Microlearning Gamification – Daniel Belhassen

Gamification of eLearning CAN exist without games! In Daniel Belhassen’s session we learned some tips and tricks for including some game features without turning your course into a game:

  • Create a ‘Mastery Board’ and award points to learners for mastering and retaining information, and therefore measure growth. A ‘Leaderboard’ awards points for course completion and only motivates learners to try to get to the top 3-5 on the board.
  • Instead of penalizing learners for failing, give them the freedom to fail. This will increase engagement with learners being more likely to return.
  • Rewards are most effective if they’re unexpected and meaningful.
  • Understand the ‘WHY’ of learning, this can be just as if not more, important than the ‘WHAT’.

What Fortnite can Teach us about Memory, Motivation & Learning – Jeremy Medrano

Fortnite is a popular and engaging phenomenon, I know my son is a HUGE fan. Game developers have developed strategies for effectively capturing a gamer’s attention and retaining it over long periods of time. Imagine what you could accomplish by applying these methods in your e-learning?

These are the proven methods that we learned about, all of which we can apply to our own learning initiatives.
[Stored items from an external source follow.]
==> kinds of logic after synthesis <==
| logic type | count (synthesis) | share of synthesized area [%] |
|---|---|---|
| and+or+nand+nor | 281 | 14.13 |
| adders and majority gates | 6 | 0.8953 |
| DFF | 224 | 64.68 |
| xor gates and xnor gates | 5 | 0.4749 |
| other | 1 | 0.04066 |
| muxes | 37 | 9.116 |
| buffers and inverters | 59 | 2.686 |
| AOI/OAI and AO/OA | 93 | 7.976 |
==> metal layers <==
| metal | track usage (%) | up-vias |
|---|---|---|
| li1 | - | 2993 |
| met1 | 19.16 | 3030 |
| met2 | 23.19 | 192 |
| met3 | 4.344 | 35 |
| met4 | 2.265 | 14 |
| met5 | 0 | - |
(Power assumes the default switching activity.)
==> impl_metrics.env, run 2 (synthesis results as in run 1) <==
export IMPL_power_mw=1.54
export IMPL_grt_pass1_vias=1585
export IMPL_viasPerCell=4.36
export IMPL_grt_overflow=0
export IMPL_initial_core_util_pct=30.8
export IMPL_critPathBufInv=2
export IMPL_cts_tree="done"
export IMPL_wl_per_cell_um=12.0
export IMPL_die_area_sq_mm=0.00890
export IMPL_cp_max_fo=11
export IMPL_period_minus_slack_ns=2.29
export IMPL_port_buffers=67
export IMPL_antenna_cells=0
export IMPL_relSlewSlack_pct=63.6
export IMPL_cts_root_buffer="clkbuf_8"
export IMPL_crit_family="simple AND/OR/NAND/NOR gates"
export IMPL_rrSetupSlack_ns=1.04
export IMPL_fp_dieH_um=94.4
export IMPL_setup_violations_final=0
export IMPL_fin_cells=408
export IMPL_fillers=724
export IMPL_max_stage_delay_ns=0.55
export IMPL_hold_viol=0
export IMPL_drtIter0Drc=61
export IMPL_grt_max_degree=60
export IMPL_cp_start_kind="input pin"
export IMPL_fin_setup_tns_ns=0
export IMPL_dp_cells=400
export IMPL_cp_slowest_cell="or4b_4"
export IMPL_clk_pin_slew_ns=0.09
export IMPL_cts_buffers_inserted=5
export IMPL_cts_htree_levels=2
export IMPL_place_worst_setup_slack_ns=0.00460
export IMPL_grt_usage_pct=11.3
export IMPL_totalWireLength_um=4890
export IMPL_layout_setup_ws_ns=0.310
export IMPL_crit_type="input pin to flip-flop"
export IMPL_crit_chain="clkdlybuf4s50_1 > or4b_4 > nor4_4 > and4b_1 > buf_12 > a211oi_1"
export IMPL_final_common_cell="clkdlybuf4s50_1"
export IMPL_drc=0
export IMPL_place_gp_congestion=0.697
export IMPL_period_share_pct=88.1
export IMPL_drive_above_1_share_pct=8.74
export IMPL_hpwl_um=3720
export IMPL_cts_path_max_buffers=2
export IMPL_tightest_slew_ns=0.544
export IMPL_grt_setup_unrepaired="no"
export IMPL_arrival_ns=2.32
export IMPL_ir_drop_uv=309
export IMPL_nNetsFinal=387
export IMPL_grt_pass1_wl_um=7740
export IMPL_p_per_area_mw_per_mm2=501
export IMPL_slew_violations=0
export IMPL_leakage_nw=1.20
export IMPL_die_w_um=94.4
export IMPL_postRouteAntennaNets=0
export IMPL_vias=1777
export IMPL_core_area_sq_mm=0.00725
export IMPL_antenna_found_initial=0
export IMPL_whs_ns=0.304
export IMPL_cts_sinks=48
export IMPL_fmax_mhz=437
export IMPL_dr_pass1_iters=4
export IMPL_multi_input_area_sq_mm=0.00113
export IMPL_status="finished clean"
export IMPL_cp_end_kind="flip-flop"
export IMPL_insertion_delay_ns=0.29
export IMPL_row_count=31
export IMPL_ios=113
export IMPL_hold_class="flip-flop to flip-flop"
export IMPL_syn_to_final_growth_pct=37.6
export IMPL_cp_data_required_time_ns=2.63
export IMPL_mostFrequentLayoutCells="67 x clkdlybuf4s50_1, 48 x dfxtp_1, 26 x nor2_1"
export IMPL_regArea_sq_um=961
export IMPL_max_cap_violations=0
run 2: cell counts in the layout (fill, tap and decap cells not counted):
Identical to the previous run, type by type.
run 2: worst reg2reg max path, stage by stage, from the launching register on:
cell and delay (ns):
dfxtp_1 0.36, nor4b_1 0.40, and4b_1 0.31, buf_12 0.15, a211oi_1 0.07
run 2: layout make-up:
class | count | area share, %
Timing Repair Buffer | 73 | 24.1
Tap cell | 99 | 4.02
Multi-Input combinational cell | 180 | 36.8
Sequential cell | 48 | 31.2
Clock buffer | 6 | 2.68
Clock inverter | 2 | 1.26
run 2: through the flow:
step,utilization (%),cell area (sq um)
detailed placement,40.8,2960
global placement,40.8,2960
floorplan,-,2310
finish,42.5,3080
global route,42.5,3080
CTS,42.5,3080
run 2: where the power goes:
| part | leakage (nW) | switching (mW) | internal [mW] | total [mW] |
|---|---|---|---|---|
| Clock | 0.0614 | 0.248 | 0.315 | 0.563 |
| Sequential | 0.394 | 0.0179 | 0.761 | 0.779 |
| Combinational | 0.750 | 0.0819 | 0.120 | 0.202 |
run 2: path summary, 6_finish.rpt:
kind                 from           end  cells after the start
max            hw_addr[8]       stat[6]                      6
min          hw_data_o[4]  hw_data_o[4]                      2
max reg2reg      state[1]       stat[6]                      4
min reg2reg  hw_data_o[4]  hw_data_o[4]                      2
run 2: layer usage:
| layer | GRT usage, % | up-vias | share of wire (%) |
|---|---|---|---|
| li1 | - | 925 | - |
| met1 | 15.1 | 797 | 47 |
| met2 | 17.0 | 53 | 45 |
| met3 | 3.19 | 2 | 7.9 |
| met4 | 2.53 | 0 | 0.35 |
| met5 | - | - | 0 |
**src/rtl/ccsds_123b2_selftest_sequencer_if.sv**
```systemverilog
// Stream, core-control and pattern-ROM signals between the self-test sequencer and its
// surroundings; master is the sequencer side, slave is the environment (ext source/sink, core, ROM).
interface ccsds_123b2_selftest_sequencer_if #(
    parameter int IN_WIDTH      = 16,
    parameter int OUT_WIDTH     = 64,
    parameter int PATTERN_WORDS = 61200
);
    localparam int ADDR_W = (PATTERN_WORDS > 1) ? $clog2(PATTERN_WORDS) : 1;

    logic [IN_WIDTH-1:0]  ext_in_d;
    logic                 ext_in_valid;
    logic                 ext_in_ready;
    logic [OUT_WIDTH-1:0] ext_out_d;
    logic                 ext_out_valid;
    logic                 ext_out_last;
    logic                 ext_out_ready;
    logic [IN_WIDTH-1:0]  core_in_d;
    logic                 core_in_valid;
    logic                 core_in_ready;
    logic [OUT_WIDTH-1:0] core_out_d;
    logic                 core_out_valid;
    logic                 core_out_last;
    logic                 core_out_ready;
    logic                 core_rst_req;
    logic                 rom_en;
    logic [ADDR_W-1:0]    rom_addr;
    logic [IN_WIDTH-1:0]  rom_data;

    modport master (
        input  ext_in_d, ext_in_valid, output ext_in_ready,
        output ext_out_d, ext_out_valid, ext_out_last, input ext_out_ready,
        output core_in_d, core_in_valid, input core_in_ready,
        input  core_out_d, core_out_valid, core_out_last, output core_out_ready,
        output core_rst_req, rom_en, rom_addr, input rom_data
    );

    modport slave (
        output ext_in_d, ext_in_valid, input ext_in_ready,
        input  ext_out_d, ext_out_valid, ext_out_last, output ext_out_ready,
        input  core_in_d, core_in_valid, output core_in_ready,
        output core_out_d, core_out_valid, core_out_last, input core_out_ready,
        input  core_rst_req, rom_en, rom_addr, output rom_data
    );
endinterface

```
**src/rtl/ccsds_123b2_selftest_sequencer.sv**
```systemverilog
// Built-in self-test around a CCSDS 123.0-B-2 core: pass-through when idle, otherwise replays a
// ROM pattern into the core and checks output word count and checksum against references.
module ccsds_123b2_selftest_sequencer #(
    parameter int                   IN_WIDTH        = 16,
    parameter int                   OUT_WIDTH       = 64,
    parameter int                   PATTERN_WORDS   = 61200,
    parameter int                   REF_OUT_WORDS   = 4881,
    parameter logic [OUT_WIDTH-1:0] REF_CHECKSUM    = 64'h0004360006B58000,
    parameter int                   CHECKSUM_MODE   = 0,
    parameter int                   TIMEOUT_CYCLES  = 217500,
    parameter int                   CORE_RST_CYCLES = 4
) (
    input  logic clk,
    input  logic rst,
    input  logic selftest_start,
    ccsds_123b2_selftest_sequencer_if.master bus,
    output logic st_busy,
    output logic st_done,
    output logic st_fail,
    output logic st_timeout,
    output logic st_cnt_err,
    output logic st_sum_err
);
    localparam int ADDR_W = (PATTERN_WORDS > 1) ? $clog2(PATTERN_WORDS) : 1;
    localparam int CNT_W  = $clog2(PATTERN_WORDS + 1);
    localparam int TMO_W  = $clog2(TIMEOUT_CYCLES + 1);
    localparam int OCNT_W = $clog2(REF_OUT_WORDS + 2);
    localparam int RST_W  = (CORE_RST_CYCLES > 1) ? $clog2(CORE_RST_CYCLES) : 1;

    localparam logic [CNT_W-1:0]  PAT_END  = CNT_W'(PATTERN_WORDS);
    localparam logic [TMO_W-1:0]  TMO_END  = TMO_W'(TIMEOUT_CYCLES);
    localparam logic [OCNT_W-1:0] OUT_REF  = OCNT_W'(REF_OUT_WORDS);
    localparam logic [RST_W-1:0]  RST_LAST = RST_W'(CORE_RST_CYCLES - 1);

    typedef enum logic [2:0] {S_IDLE, S_CORE_RST, S_RUN, S_CHECK, S_DONE} state_e;

    state_e                state_q, state_d;
    logic [RST_W-1:0]      rst_cnt_q, rst_cnt_d;
    logic [CNT_W-1:0]      addr_q, addr_d;
    logic [CNT_W-1:0]      in_cnt_q, in_cnt_d;
    logic [TMO_W-1:0]      tmo_q, tmo_d;
    logic [OCNT_W-1:0]     out_cnt_q, out_cnt_d;
    logic [OUT_WIDTH-1:0]  chk_q, chk_d;
    logic [IN_WIDTH-1:0]   fifo_mem_q [2];
    logic [IN_WIDTH-1:0]   fifo_mem_d [2];
    logic                  wr_ptr_q, wr_ptr_d, rd_ptr_q, rd_ptr_d;
    logic [1:0]            occ_q, occ_d;
    logic                  inflight_q, inflight_d;
    logic                  timeout_q, timeout_d, fail_q, fail_d;
    logic                  cnt_err_q, cnt_err_d, sum_err_q, sum_err_d;

    logic fifo_pop, rom_rd, out_acc;

    // A read may issue as long as the slot it lands in is guaranteed free, counting this cycle's pop.
    assign fifo_pop = (state_q == S_RUN) && (occ_q != 2'd0) && bus.core_in_ready;
    assign rom_rd   = (state_q == S_RUN) && (addr_q < PAT_END)
                   && ((3'(occ_q) + 3'(inflight_q) - 3'(fifo_pop)) < 3'd2);
    assign out_acc  = (state_q == S_RUN) && bus.core_out_valid;

    assign st_busy    = (state_q == S_CORE_RST) || (state_q == S_RUN) || (state_q == S_CHECK);
    assign st_done    = (state_q == S_DONE);
    assign st_fail    = fail_q;
    assign st_timeout = timeout_q;
    assign st_cnt_err = cnt_err_q;
    assign st_sum_err = sum_err_q;

    // NOTE: every signal written here gets a default first, so no path leaves one unassigned (no latches).
    always_comb begin
        state_d    = state_q;
        rst_cnt_d  = rst_cnt_q;
        addr_d     = addr_q;
        in_cnt_d   = in_cnt_q;
        tmo_d      = tmo_q;
        out_cnt_d  = out_cnt_q;
        chk_d      = chk_q;
        fifo_mem_d = fifo_mem_q;
        wr_ptr_d   = wr_ptr_q;
        rd_ptr_d   = rd_ptr_q;
        occ_d      = occ_q + {1'b0, inflight_q} - {1'b0, fifo_pop};
        inflight_d = rom_rd;
        timeout_d  = timeout_q;
        fail_d     = fail_q;
        cnt_err_d  = cnt_err_q;
        sum_err_d  = sum_err_q;

        bus.ext_in_ready   = 1'b0;
        bus.ext_out_d      = '0;
        bus.ext_out_valid  = 1'b0;
        bus.ext_out_last   = 1'b0;
        bus.core_in_d      = '0;
        bus.core_in_valid  = 1'b0;
        bus.core_out_ready = 1'b0;
        bus.core_rst_req   = 1'b0;
        bus.rom_en         = rom_rd;
        bus.rom_addr       = addr_q[ADDR_W-1:0];

        if (inflight_q) begin
            fifo_mem_d[wr_ptr_q] = bus.rom_data;
            wr_ptr_d             = ~wr_ptr_q;
        end
        if (fifo_pop) begin
            rd_ptr_d = ~rd_ptr_q;
            in_cnt_d = in_cnt_q + CNT_W'(1);
        end
        if (rom_rd) addr_d = addr_q + CNT_W'(1);

        unique case (state_q)
            S_IDLE, S_DONE: begin
                bus.ext_in_ready   = bus.core_in_ready;
                bus.core_in_d      = bus.ext_in_d;
                bus.core_in_valid  = bus.ext_in_valid;
                bus.ext_out_d      = bus.core_out_d;
                bus.ext_out_valid  = bus.core_out_valid;
                bus.ext_out_last   = bus.core_out_last;
                bus.core_out_ready = bus.ext_out_ready;
                if (selftest_start) begin
                    state_d    = S_CORE_RST;
                    rst_cnt_d  = '0;
                    addr_d     = '0;
                    in_cnt_d   = '0;
                    tmo_d      = '0;
                    out_cnt_d  = '0;
                    chk_d      = '0;
                    wr_ptr_d   = 1'b0;
                    rd_ptr_d   = 1'b0;
                    occ_d      = 2'd0;
                    inflight_d = 1'b0;
                    timeout_d  = 1'b0;
                    fail_d     = 1'b0;
                    cnt_err_d  = 1'b0;
                    sum_err_d  = 1'b0;
                end
            end
            S_CORE_RST: begin
                bus.core_rst_req   = 1'b1;
                bus.core_out_ready = 1'b1;
                if (rst_cnt_q == RST_LAST) state_d = S_RUN;
                else                       rst_cnt_d = rst_cnt_q + RST_W'(1);
            end
            S_RUN: begin
                bus.core_out_ready = 1'b1;
                bus.core_in_valid  = (occ_q != 2'd0);
                bus.core_in_d      = fifo_mem_q[rd_ptr_q];
                tmo_d              = tmo_q + TMO_W'(1);
                if (out_acc) begin
                    if (out_cnt_q != '1) out_cnt_d = out_cnt_q + OCNT_W'(1);
                    if (CHECKSUM_MODE == 0) chk_d = chk_q + bus.core_out_d;
                    else                    chk_d = chk_q ^ bus.core_out_d;
                end
                // A final word in the same cycle as the timeout still gets its count/checksum verdict.
                if (out_acc && bus.core_out_last) begin
                    state_d = S_CHECK;
                end else if (tmo_q + TMO_W'(1) == TMO_END) begin
                    state_d   = S_DONE;
                    timeout_d = 1'b1;
                    fail_d    = 1'b1;
                end
            end
            S_CHECK: begin
                bus.core_out_ready = 1'b1;
                cnt_err_d = (out_cnt_q != OUT_REF) || (in_cnt_q != PAT_END);
                sum_err_d = (chk_q != REF_CHECKSUM);
                fail_d    = (out_cnt_q != OUT_REF) || (in_cnt_q != PAT_END)
                         || (chk_q != REF_CHECKSUM);
                state_d   = S_DONE;
            end
            default: state_d = S_IDLE;
        endcase
    end

    // NOTE: sequential state uses non-blocking assignments so every register samples pre-edge values.
    always_ff @(posedge clk or negedge rst) begin
        if (!rst) state_q <= S_IDLE;
        else      state_q <= state_d;
    end

    // NOTE: the two FIFO slots are reset too, so nothing in the block carries stale data out of reset.
    always_ff @(posedge clk or negedge rst) begin
        if (!rst) begin
            rst_cnt_q  <= '0;
            addr_q     <= '0;
            in_cnt_q   <= '0;
            tmo_q      <= '0;
            out_cnt_q  <= '0;
            chk_q      <= '0;
            fifo_mem_q <= '{default: '0};
            wr_ptr_q   <= 1'b0;
            rd_ptr_q   <= 1'b0;
            occ_q      <= 2'd0;
            inflight_q <= 1'b0;
            timeout_q  <= 1'b0;
            fail_q     <= 1'b0;
            cnt_err_q  <= 1'b0;
            sum_err_q  <= 1'b0;
        end else begin
            rst_cnt_q  <= rst_cnt_d;
            addr_q     <= addr_d;
            in_cnt_q   <= in_cnt_d;
            tmo_q      <= tmo_d;
            out_cnt_q  <= out_cnt_d;
            chk_q      <= chk_d;
            fifo_mem_q <= fifo_mem_d;
            wr_ptr_q   <= wr_ptr_d;
            rd_ptr_q   <= rd_ptr_d;
            occ_q      <= occ_d;
            inflight_q <= inflight_d;
            timeout_q  <= timeout_d;
            fail_q     <= fail_d;
            cnt_err_q  <= cnt_err_d;
            sum_err_q  <= sum_err_d;
        end
    end
endmodule

```
**src/flat_wrapper.sv**
```systemverilog
// flat-port wrapper written by rule: the top's interface ports become plain ports
module ccsds_123b2_selftest_sequencer_flat 
#(
    parameter int                   IN_WIDTH        = 16,
    parameter int                   OUT_WIDTH       = 64,
    parameter int                   PATTERN_WORDS   = 61200,
    parameter int                   REF_OUT_WORDS   = 4881,
    parameter logic [OUT_WIDTH-1:0] REF_CHECKSUM    = 64'h0004360006B58000,
    parameter int                   CHECKSUM_MODE   = 0,
    parameter int                   TIMEOUT_CYCLES  = 217500,
    parameter int                   CORE_RST_CYCLES = 4
)
  (clk, rst, selftest_start, st_busy, st_done, st_fail, st_timeout, st_cnt_err, st_sum_err, bus_ext_in_d, bus_ext_in_valid, bus_ext_in_ready, bus_ext_out_d, bus_ext_out_valid, bus_ext_out_last, bus_ext_out_ready, bus_core_in_d, bus_core_in_valid, bus_core_in_ready, bus_core_out_d, bus_core_out_valid, bus_core_out_last, bus_core_out_ready, bus_core_rst_req, bus_rom_en, bus_rom_addr, bus_rom_data);
  ccsds_123b2_selftest_sequencer_if #(.IN_WIDTH(IN_WIDTH), .OUT_WIDTH(OUT_WIDTH), .PATTERN_WORDS(PATTERN_WORDS)) bus_i ();
  input  logic clk;
  input  logic rst;
  input  logic selftest_start;
  output logic st_busy;
  output logic st_done;
  output logic st_fail;
  output logic st_timeout;
  output logic st_cnt_err;
  output logic st_sum_err;
  input wire logic [$bits(bus_i.ext_in_d)-1:0] bus_ext_in_d;
  input wire logic [$bits(bus_i.ext_in_valid)-1:0] bus_ext_in_valid;
  output wire logic [$bits(bus_i.ext_in_ready)-1:0] bus_ext_in_ready;
  output wire logic [$bits(bus_i.ext_out_d)-1:0] bus_ext_out_d;
  output wire logic [$bits(bus_i.ext_out_valid)-1:0] bus_ext_out_valid;
  output wire logic [$bits(bus_i.ext_out_last)-1:0] bus_ext_out_last;
  input wire logic [$bits(bus_i.ext_out_ready)-1:0] bus_ext_out_ready;
  output wire logic [$bits(bus_i.core_in_d)-1:0] bus_core_in_d;
  output wire logic [$bits(bus_i.core_in_valid)-1:0] bus_core_in_valid;
  input wire logic [$bits(bus_i.core_in_ready)-1:0] bus_core_in_ready;
  input wire logic [$bits(bus_i.core_out_d)-1:0] bus_core_out_d;
  input wire logic [$bits(bus_i.core_out_valid)-1:0] bus_core_out_valid;
  input wire logic [$bits(bus_i.core_out_last)-1:0] bus_core_out_last;
  output wire logic [$bits(bus_i.core_out_ready)-1:0] bus_core_out_ready;
  output wire logic [$bits(bus_i.core_rst_req)-1:0] bus_core_rst_req;
  output wire logic [$bits(bus_i.rom_en)-1:0] bus_rom_en;
  output wire logic [$bits(bus_i.rom_addr)-1:0] bus_rom_addr;
  input wire logic [$bits(bus_i.rom_data)-1:0] bus_rom_data;
  assign bus_i.ext_in_d = bus_ext_in_d;
  assign bus_i.ext_in_valid = bus_ext_in_valid;
  assign bus_ext_in_ready = bus_i.ext_in_ready;
  assign bus_ext_out_d = bus_i.ext_out_d;
  assign bus_ext_out_valid = bus_i.ext_out_valid;
  assign bus_ext_out_last = bus_i.ext_out_last;
  assign bus_i.ext_out_ready = bus_ext_out_ready;
  assign bus_core_in_d = bus_i.core_in_d;
  assign bus_core_in_valid = bus_i.core_in_valid;
  assign bus_i.core_in_ready = bus_core_in_ready;
  assign bus_i.core_out_d = bus_core_out_d;
  assign bus_i.core_out_valid = bus_core_out_valid;
  assign bus_i.core_out_last = bus_core_out_last;
  assign bus_core_out_ready = bus_i.core_out_ready;
  assign bus_core_rst_req = bus_i.core_rst_req;
  assign bus_rom_en = bus_i.rom_en;
  assign bus_rom_addr = bus_i.rom_addr;
  assign bus_i.rom_data = bus_rom_data;
  ccsds_123b2_selftest_sequencer #(.IN_WIDTH(IN_WIDTH), .OUT_WIDTH(OUT_WIDTH), .PATTERN_WORDS(PATTERN_WORDS), .REF_OUT_WORDS(REF_OUT_WORDS), .REF_CHECKSUM(REF_CHECKSUM), .CHECKSUM_MODE(CHECKSUM_MODE), .TIMEOUT_CYCLES(TIMEOUT_CYCLES), .CORE_RST_CYCLES(CORE_RST_CYCLES)) u_core (.clk(clk), .rst(rst), .selftest_start(selftest_start), .bus(bus_i), .st_busy(st_busy), .st_done(st_done), .st_fail(st_fail), .st_timeout(st_timeout), .st_cnt_err(st_cnt_err), .st_sum_err(st_sum_err));
endmodule
```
  1. Accessibility – Fortnite is the only/first game to be accessible from multiple different gaming platforms and it is free to play.
  2. The Skinner Box – a player can pay say $10 to purchase extra gear OR pay nothing and receive the same gear for free, the only ‘cost’ being the time spent playing. This seems like a great deal and therefore makes the game addictive.
  3. Loss Aversion – no one wants to end a gaming session on a loss, and as losses are felt more strongly than wins, a player wants to play again and again, to try and end on a high note.
  4. Sunk Cost – having already spent, and lost money (or a reward) in a game, the rationale is to continue playing/spending, as the lost money would never be retrieved anyhow.
  5. Endowed Progress – the feeling that you’re making measurable progress towards a distant goal motivates people to persist and keep trying. If you never get specific feedback about your progress, you’re likely to stall out or adopt another goal.
  6. Incentives – character empowerment, time, advanced skills, gear and weapons, are all earned as a result of time spent playing.
  7. Social Proof – user ratings and messages such as ‘6 of your friends are currently playing’ are prominently displayed. Game developers encourage players to network to increase the impact of these tools, and players are influenced by the actions of their peers.
  8. Exclusivity – limited time availability of emotes, skins and weapons make their acquisition even more desirable.
  9. Hedonic Adaptation – continual updates by the developer maintain a heightened state of happiness.